Additionally, I've found that the people I'm exposed to and can build strong relationships with are only limited by own interests and depth. I have been fairly one-dimensional at times, and thus my friends end up being people who can tolerate that one-dimensionality. If I bring political bs to every party, I'll only be invited to parties I won't kill the vibe at, it's not their fault, and likewise if all I could talk about was programming, I'd only have tech friends. Incidentally I have only two tech friends among at least 20-30 pther "strong" friends from completely unrelated backgrounds with different dispositions.
It's okay to not miss a specific type of social life, but I think it's worth reflecting more deeply on a lack of interest in any social life. Your social life should not be transactional, imho. A book won't show up to your wedding, a book will not wave at you while on your to a grocery store, and a book will not climb a mountain, go biking, or play cards with you during a rainstorm on a train. Your romantic partner might, but they can't be expected to do it all the time. I don't do any of that with all my friends either.

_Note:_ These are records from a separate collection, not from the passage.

[src/usb_xfer_status_params.svh]
// offsets, field positions and reset values for the transfer status block
`ifndef USB_XFER_STATUS_PARAMS_SVH
`define USB_XFER_STATUS_PARAMS_SVH
`define OFS_XFER_STATUS      12'h000
`define OFS_DESC_BASE_PAGE2 12'h004
`define OFS_DESC_BASE_PAGE3 12'h008
`define OFS_DESC_BASE_PAGE1 12'h00C
`define OFS_IRQ_STATUS      12'h010
`define OFS_IRQ_CLEAR       12'h014
`define OFS_IRQ_ENABLE      12'h018
`define OFS_INFO            12'h01C
`define FIFO_DEPTH          3'h4
`define PTR_W               2
`define EP_LSB              4
`define DIR_BIT             3
`define BANK_BIT            2
`define IRQ_TRN_BIT         0
`define IRQ_OVF_BIT         1
`define IRQ_W               2
`define ALIGN_BITS          9
`define RST_BYTE            8'h00
`endif

[src/usb_xfer_status_pkg.sv]
// types for the transfer status block
package usb_xfer_status_pkg;
  typedef enum logic [1:0] {HTRANS_IDLE, HTRANS_BUSY, HTRANS_NONSEQ, HTRANS_SEQ} htrans_t;
  typedef struct packed {
    logic [3:0] endpoint;
    logic       dir_tx;
    logic       bank_odd;
  } xfer_entry_t;
endpackage : usb_xfer_status_pkg

[src/usb_xfer_status.sv]
// transfer status queue and descriptor table base registers on AHB-Lite
`timescale 1ns/100ps
`include "usb_xfer_status_params.svh"
module usb_xfer_status (
  input  wire logic        SYS_CLK,       // 250 MHz clock
  input  wire logic        RST_B,         // async reset, low
  input  wire logic        HSEL,          // slave select
  input  wire logic [31:0] HADDR,         // byte address
  input  wire logic [1:0]  HTRANS,        // transfer type
  input  wire logic        HWRITE,        // write not read
  input  wire logic [2:0]  HSIZE,         // transfer size
  input  wire logic [31:0] HWDATA,        // write data
  input  wire logic        HREADY,        // bus ready in
  output logic      [31:0] HRDATA,        // read data
  output logic             HREADYOUT,     // slave ready
  output logic             HRESP,         // always okay
  input  wire logic        XFER_DONE,     // engine: transfer completed pulse
  input  wire logic [3:0]  XFER_ENDPOINT, // engine: endpoint number
  input  wire logic        XFER_DIR_TX,   // engine: 1 transmit
  input  wire logic        XFER_BANK_ODD, // engine: 1 odd bank
  output logic             XFER_READY,    // queue has room
  output logic      [31:0] DESC_BASE_ADDR,// descriptor table base
  output logic             TRN_FLAG,      // transaction complete flag
  output logic             IRQ            // level interrupt
);

  localparam logic [2:0] DEPTH = `FIFO_DEPTH;

  // address phase capture
  logic        ph_valid;
  logic        ph_write;
  logic [11:0] ph_addr;

  // queue storage
  usb_xfer_status_pkg::xfer_entry_t mem [0:3];
  logic [`PTR_W-1:0] wr_ptr;
  logic [`PTR_W-1:0] rd_ptr;
  logic [2:0]        count;

  logic [7:0] base_page1;
  logic [7:0] base_page2;
  logic [7:0] base_page3;
  logic [`IRQ_W-1:0] irq_status;
  logic [`IRQ_W-1:0] irq_enable;

  logic push;
  logic pop;
  logic wr_clear;
  logic overflow;
  logic [`IRQ_W-1:0] clear_bits;
  logic [31:0] next_rdata;
  usb_xfer_status_pkg::xfer_entry_t head;

  // address phase accepted only on a NONSEQ or SEQ with hready
  always_ff @(posedge SYS_CLK or negedge RST_B) begin
    if (!RST_B) begin
      ph_valid <= 1'b0;
      ph_write <= 1'b0;
      ph_addr  <= 12'h000;
    end else if (HREADY) begin
      ph_valid <= HSEL && HTRANS[1];
      ph_write <= HWRITE;
      ph_addr  <= HADDR[11:0];
    end
  end

  assign wr_clear   = ph_valid && ph_write && (ph_addr == `OFS_IRQ_CLEAR);
  assign clear_bits = wr_clear ? HWDATA[`IRQ_W-1:0] : {`IRQ_W{1'b0}};

  // writing one to the complete-flag clear bit pops one entry
  assign pop      = clear_bits[`IRQ_TRN_BIT] && (count != 3'h0);
  // queue full means the engine must hold its report; overflow still noted
  assign XFER_READY = (count != DEPTH) || pop;
  assign push     = XFER_DONE && XFER_READY;
  assign overflow = XFER_DONE && !XFER_READY;

  // queue storage write
  always_ff @(posedge SYS_CLK) begin
    if (push) begin
      mem[wr_ptr] <= '{XFER_ENDPOINT, XFER_DIR_TX, XFER_BANK_ODD};
    end
  end

  // queue pointers and occupancy
  always_ff @(posedge SYS_CLK or negedge RST_B) begin
    if (!RST_B) begin
      wr_ptr <= '0;
      rd_ptr <= '0;
      count  <= 3'h0;
    end else begin
      if (push) begin
        wr_ptr <= wr_ptr + 1'b1;
      end
      if (pop) begin
        rd_ptr <= rd_ptr + 1'b1;
      end
      count <= 3'(count + {2'b00, push} - {2'b00, pop});
    end
  end

  assign head     = mem[rd_ptr];
  // flag follows occupancy, so it cannot clear while entries remain
  assign TRN_FLAG = (count != 3'h0);

  // base address bytes, written by software
  always_ff @(posedge SYS_CLK or negedge RST_B) begin
    if (!RST_B) begin
      base_page1 <= `RST_BYTE;
      base_page2 <= `RST_BYTE;
      base_page3 <= `RST_BYTE;
    end else if (ph_valid && ph_write) begin
      if (ph_addr == `OFS_DESC_BASE_PAGE1) begin
        base_page1 <= {HWDATA[7:1], 1'b0};
      end
      if (ph_addr == `OFS_DESC_BASE_PAGE2) begin
        base_page2 <= HWDATA[7:0];
      end
      if (ph_addr == `OFS_DESC_BASE_PAGE3) begin
        base_page3 <= HWDATA[7:0];
      end
    end
  end

  // low nine bits forced zero for alignment
  always_ff @(posedge SYS_CLK or negedge RST_B) begin
    if (!RST_B) begin
      DESC_BASE_ADDR <= 32'h00000000;
    end else begin
      DESC_BASE_ADDR <= {base_page3, base_page2, base_page1[7:1],
                         {`ALIGN_BITS{1'b0}}};
    end
  end

  // sticky events: set wins over a clear in the same cycle
  always_ff @(posedge SYS_CLK or negedge RST_B) begin
    if (!RST_B) begin
      irq_status <= '0;
    end else begin
      irq_status[`IRQ_TRN_BIT] <= push ||
        (irq_status[`IRQ_TRN_BIT] && !clear_bits[`IRQ_TRN_BIT]);
      irq_status[`IRQ_OVF_BIT] <= overflow ||
        (irq_status[`IRQ_OVF_BIT] && !clear_bits[`IRQ_OVF_BIT]);
    end
  end

  // interrupt enable register
  always_ff @(posedge SYS_CLK or negedge RST_B) begin
    if (!RST_B) begin
      irq_enable <= '0;
    end else if (ph_valid && ph_write && ph_addr == `OFS_IRQ_ENABLE) begin
      irq_enable <= HWDATA[`IRQ_W-1:0];
    end
  end

  always_ff @(posedge SYS_CLK or negedge RST_B) begin
    if (!RST_B) begin
      IRQ <= 1'b0;
    end else begin
      IRQ <= |(irq_status & irq_enable);
    end
  end

  // read mux on the address phase; unused bits read zero
  always_comb begin
    next_rdata = 32'h00000000;
    case (HADDR[11:0])
      `OFS_XFER_STATUS: begin
        // empty queue reads zero rather than stale data
        if (count != 3'h0) begin
          next_rdata[`EP_LSB+3:`EP_LSB] = head.endpoint;
          next_rdata[`DIR_BIT]          = head.dir_tx;
          next_rdata[`BANK_BIT]         = head.bank_odd;
        end
      end
      `OFS_DESC_BASE_PAGE1: next_rdata[7:0] = base_page1;
      `OFS_DESC_BASE_PAGE2: next_rdata[7:0] = base_page2;
      `OFS_DESC_BASE_PAGE3: next_rdata[7:0] = base_page3;
      `OFS_IRQ_STATUS:      next_rdata[`IRQ_W-1:0] = irq_status;
      `OFS_IRQ_ENABLE:      next_rdata[`IRQ_W-1:0] = irq_enable;
      `OFS_INFO:            next_rdata[2:0] = count;
      default:              next_rdata = 32'h00000000;
    endcase
  end

  // read data registered into the data phase
  always_ff @(posedge SYS_CLK or negedge RST_B) begin
    if (!RST_B) begin
      HRDATA <= 32'h00000000;
    end else if (HREADY && HSEL && HTRANS[1] && !HWRITE) begin
      HRDATA <= next_rdata;
    end
  end

  // zero wait states, always okay
  assign HREADYOUT = 1'b1;
  assign HRESP     = 1'b0;

endmodule : usb_xfer_status

[config.mk]
export PLATFORM = sky130hd
export DESIGN_NAME = usb_xfer_status
export DESIGN_NICKNAME = d
export VERILOG_FILES = /design/src/usb_xfer_status_pkg.sv /design/src/usb_xfer_status.sv
export VERILOG_INCLUDE_DIRS = /design/src
export SDC_FILE = /design/constraint.sdc
export NUM_CORES = 1
export LEC_CHECK = 0
export BUFFER_PORTS_ARGS = -buffer_cell sky130_fd_sc_hd__buf_4
export CORE_MARGIN = 5
export CORE_UTILIZATION = 50
export CTS_CLUSTER_SIZE = 10
export DETAILED_ROUTE_END_ITERATION = 6
export GPL_ROUTABILITY_DRIVEN = 0
export MAX_ROUTING_LAYER = met4
export PLACE_DENSITY = 0.91
export SYNTH_ARGS = -nofsm -noshare
export SYNTH_HDL_FRONTEND = slang
export SYNTH_SLANG_ARGS = --single-unit
[constraint.sdc]
create_clock -name SYS_CLK -period 3.5 [get_ports SYS_CLK]
set_input_delay 0.35 -clock SYS_CLK [delete_from_list [all_inputs] [get_ports SYS_CLK]]
set_output_delay 0.35 -clock SYS_CLK [all_outputs]
set_load 0.1 [all_outputs]
==> impl_metrics.json <==
{
  "grt_pass1_vias": 2751,
  "crit_top_cell": "inv_1",
  "area_growth_syn_to_layout_pct": 15.2,
  "clockBufferDepth": 2,
  "drc": 0,
  "design_area_mm2": 0.00524,
  "worstPathMaxFanout": 8,
  "final-seq-area_mm2": 0.00272,
  "yosysUniqueCellTypes": 48,
  "grt_max_degree": 81,
  "fillers": 668,
  "hold_buffers": 0,
  "setup_viol": 0,
  "start_util": 0.517,
  "io_buffers": 66,
  "r2r-end": "count[2]$_DFF_PN0_",
  "antenna_found_initial": 0,
  "clock_skew_ps": 11.4,
  "cp_cell_sequence": "nor4_2, nand3_1, o31ai_4, inv_1, ha_1, inv_1, ha_1, inv_1, fa_1, xnor2_1, xnor2_1",
  "ir_drop_uv": 292,
  "grt_setup_unrepaired": "no",
  "p_sw_mw": 0.986,
  "worst_slew_pin_slew_ps": 970,
  "synthFlopType": "dfrtp_1",
  "critPathLaunchType": "flop",
  "avgSynthCellArea_um2": 14.3,
  "wl_per_cell_um": 17.4,
  "timing.final.crit_share": 0.841,
  "numCtsBuffers": 9,
  "multiInputGateArea_mm2": 0.00159,
  "pwr-share-clk": 0.293,
  "power.share.sequential": 0.478,
  "dp_cells": 480,
  "setup.worst_path.class": "reg -> reg",
  "grt_pass1_wl_um": 14100,
  "critPathRequiredTime_ps": 3780,
  "grt_overflow": 0,
  "rrSetupSlack_ps": 560,
  "fin_tns_setup_ps": 0,
  "synth_edf_count": 24,
  "crit_arrival_ps": 3230,
  "yosysSeqAreaShare": 0.598,
  "clock_latency_ps": 360,
  "synth_area_leaders": "dfrtp_1 (44%), edfxtp_1 (16%), mux2_2 (9.2%), buf_4 (5.9%), mux4_2 (3.5%)",
  "synth_top_area_cell": "dfrtp_1",
  "clk_pin_slew_ps": 90,
  "synthCells": 319,
  "drt_iter0_drc": 137,
  "dp_hpwl_um": 6280,
  "cts_sinks": 104,
  "timing.rr.start": "ph_addr[9]$_DFFE_PN0P_",
  "combinationalPowerShare": 0.229,
  "synth_top_area_frac": 0.440,
  "yosys.area_share.simple": 0.0850,
  "synthTopCellsByCount": "dfrtp_1 (80), mux2_2 (37), buf_4 (36)",
  "synth.most_common_cell": "dfrtp_1",
  "synth_fa_ha_area_frac": 0.0209,
  "die_area_mm2": 0.0111,
  "p_per_area_mw_per_mm2": 583,
  "synthesis.area_mm2": 0.00455,
  "yosysWarnings": 0,
  "viasPerCell": 5.34,
  "power_mw": 3.06,
  "max_freq_ghz": 0.340,
  "dpl_cell_area_mm2": 0.00498,
  "ys_seq_elements": 104,
  "async_flop_share": 0.769,
  "outcome": "finished, final reports clean",
  "vias": 2651,
  "min_path_type": "in -> async",
  "p_int_mw": 2.07,
  "p_leak_nw": 2.32,
  "ctsResizeCount": 0,
  "firstDrtPassIters": 4,
  "synth-xor-area-share": 0.0116,
  "num_rows": 34,
  "fp.dieW_um": 105,
  "synth_top_family_by_area": "multiplexers",
  "synth_compound_area_frac": 0.0468,
  "fin_nets": 471,
  "layout_setup_ws_ps": 556,
  "antenna_cells": 0,
  "cp_slowest_cell": "o31ai_4",
  "muxShareOfSynthArea": 0.157,
  "clockRootBuffer": "clkbuf_8",
  "drv_cap": 0,
  "cts_max_level": 3,
  "relSlewSlack": 0.354,
  "ioPinCount": 150,
  "die_y_um": 105,
  "report.final.hold_viol_count": 0,
  "cp_top_family": "adder cells",
  "grt_use_total": 0.166,
  "post-cts-setup-buffers": 0,
  "end_kind": "flop",
  "postRouteAntennaNets": 0,
  "reg2regPathDepth": 11,
  "dpl_worst_slack_ps": 572,
  "drive_gt1_frac": 0.358,
  "wl_um": 8630,
  "finalNonFillerCells": 496,
  "period_minus_slack_ps": 2940,
  "cts_tree": "built",
  "core_mm2": 0.00881,
  "switching_share": 0.323,
  "drv_slew": 0,
  "crit_buf_inv": 3,
  "cp_slowest_stage_delay_ps": 470
}
-- metal layers --
| layer | vias to the layer above | routed length, um | GRT usage |
|---|---|---|---|
| met5 | - | 0 | - |
| met2 | 93 | 4270 | 0.260 |
| met4 | 0 | 231 | 0.0759 |
| li1 | 1204 | - | - |
| met1 | 1335 | 3660 | 0.209 |
| met3 | 19 | 475 | 0.0348 |
-- worst reg2reg max path, stage by stage (launching register included) --
cell	delay (ps)
dfrtp_1	400
nor4_2	320
nand3_1	330
o31ai_4	470
inv_1	90
ha_1	310
inv_1	70
ha_1	130
inv_1	50
fa_1	370
xnor2_1	190
xnor2_1	150
-- final cells by class --
class	instances	area share
sequential	104	0.519
multi-input combinational	192	0.304
inverter	10	0.00716
tap	108	0.0258
clock inverter	3	0.0129
timing repair buffer	66	0.0945
clock buffer	13	0.0365
-- logic make-up (layout without fill, tap and decap cells) --
group / after synthesis / after routing
adders and majority gates: 7 / 7
muxes: 54 / 54
xor gates and xnor gates: 6 / 6
AOI/OAI and AO/OA: 31 / 31
buffers and inverters: 56 / 92
DFF: 104 / 104
other: 2 / 35
and+or+nand+nor: 59 / 59
-- sequential cells by signal, summed over array words and instances, names as in the netlist, 2 cells and up --
name	cells
count	3
irq_enable	2
rd_ptr	2
HRDATA	8
base_page3	8
base_page2	8
base_page1	7
mem	24
irq_status	2
DESC_BASE_ADDR	23
wr_ptr	2
ph_addr	12
-- per-stage QoR --
step                hold slack, ps  utilization
floorplan                     54.4            -
CTS                            176        0.595
finish                         127        0.595
global placement               381        0.566
detailed placement             387        0.566
global route                   175        0.595
-- power groups by stage --
stage | combinational, mW | clock [mW] | sequential, mW
3_5_place_dp | 0.702 | 0 | 1.48
5_1_grt | 0.748 | 0.953 | 1.47
3_3_place_gp | 0.675 | 0 | 1.47
4_1_cts | 0.705 | 0.907 | 1.46
6_report | 0.701 | 0.895 | 1.46
2_1_floorplan | 0.490 | 0 | 1.55
-- how the worst max path moves through the flow --
stage / from / endpoint / slack (ps) / cells past startpoint
2_1_floorplan: ph_addr[9]$_DFFE_PN0P_ / irq_status[1]$_DFF_PN0_ / 690 / 4
3_3_place_gp: ph_addr[9]$_DFFE_PN0P_ / count[2]$_DFF_PN0_ / 710 / 11
3_5_place_dp: ph_addr[9]$_DFFE_PN0P_ / count[2]$_DFF_PN0_ / 570 / 11
4_1_cts: ph_addr[9]$_DFFE_PN0P_ / count[2]$_DFF_PN0_ / 550 / 11
5_1_grt: ph_addr[9]$_DFFE_PN0P_ / count[2]$_DFF_PN0_ / 370 / 11
6_report: ph_addr[9]$_DFFE_PN0P_ / count[2]$_DFF_PN0_ / 560 / 11
-- cell usage in the layout (no fill, tap or decap), types with 8 or more instances in the layout --
cell type   n
buf_4      66
clkbuf_8   10
conb_1     35
dfrtp_1    80
edfxtp_1   24
inv_1      10
mux2_2     37
mux2_4      8
nand2_1     8
nand3_1    15
Note: power is estimated with default switching activity, not from simulation.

I don't know if I'm the only one, but 30 strong friends sounds insane to me. You're a lucky human to have the personality and skills to achieve that.
Absolutely, and I try to keep that in mind. I tried to explicitly indicate that it's not a homogeneous group, not in terms of longevity, ethnic background, common ground, age, location, or frequency, although they are mostly the same sex among my closest friends. I try to just start small, open myself up to new experiences and people, and then identify when we have good chemistry, which takes a bit of personal honesty. For every good friend, I have probably 3 acquaintances that I also see regularly in group settings but not super close, and some of those that might have become close friends but dropped off for whatever reason.
They're people that I've known typically for at least 2 years, I trust, and I'd be able to DM for a hangout, drink with, engage in a variety of common interests together, we can roast each other and be toxic and give each other a pass as long as it's all in good humor.
The skills and traits that make me reasonably good at that don't help me in the kinds of activities that make people boring and successful in a nostalgic middle class suburbia sense, so it has tradeoffs, and it's not always easy, but it averages out to easy. I used to be very shy, and probably wouldn't be this way if I'd stayed in my hometown where everyone just stays away from each other and knows their high school mates. I live in a relatively expensive city, don't have a car or a house, or kids, or many physical assets. I'm employed, but probably have not been for more than half of my adult life, and I rent.
Spreading myself too thin beyond that isn't really sustainable until there's a good foundation of trust built and it's not as necessary to see each other every week. Some older friends I see once a year, others I've seen 4 times this week due to holiday parties, and some are people I know in my community. Events and lots of socializing come in bursts and it can be tiring, so I'll just dip out for a while and refresh when necessary, which I'm currently looking forward to, but have a wedding and a birthday coming up in the next 3 days lol
Incidentally, I've also never once known my immediate neighbors beyond a brief few conversations.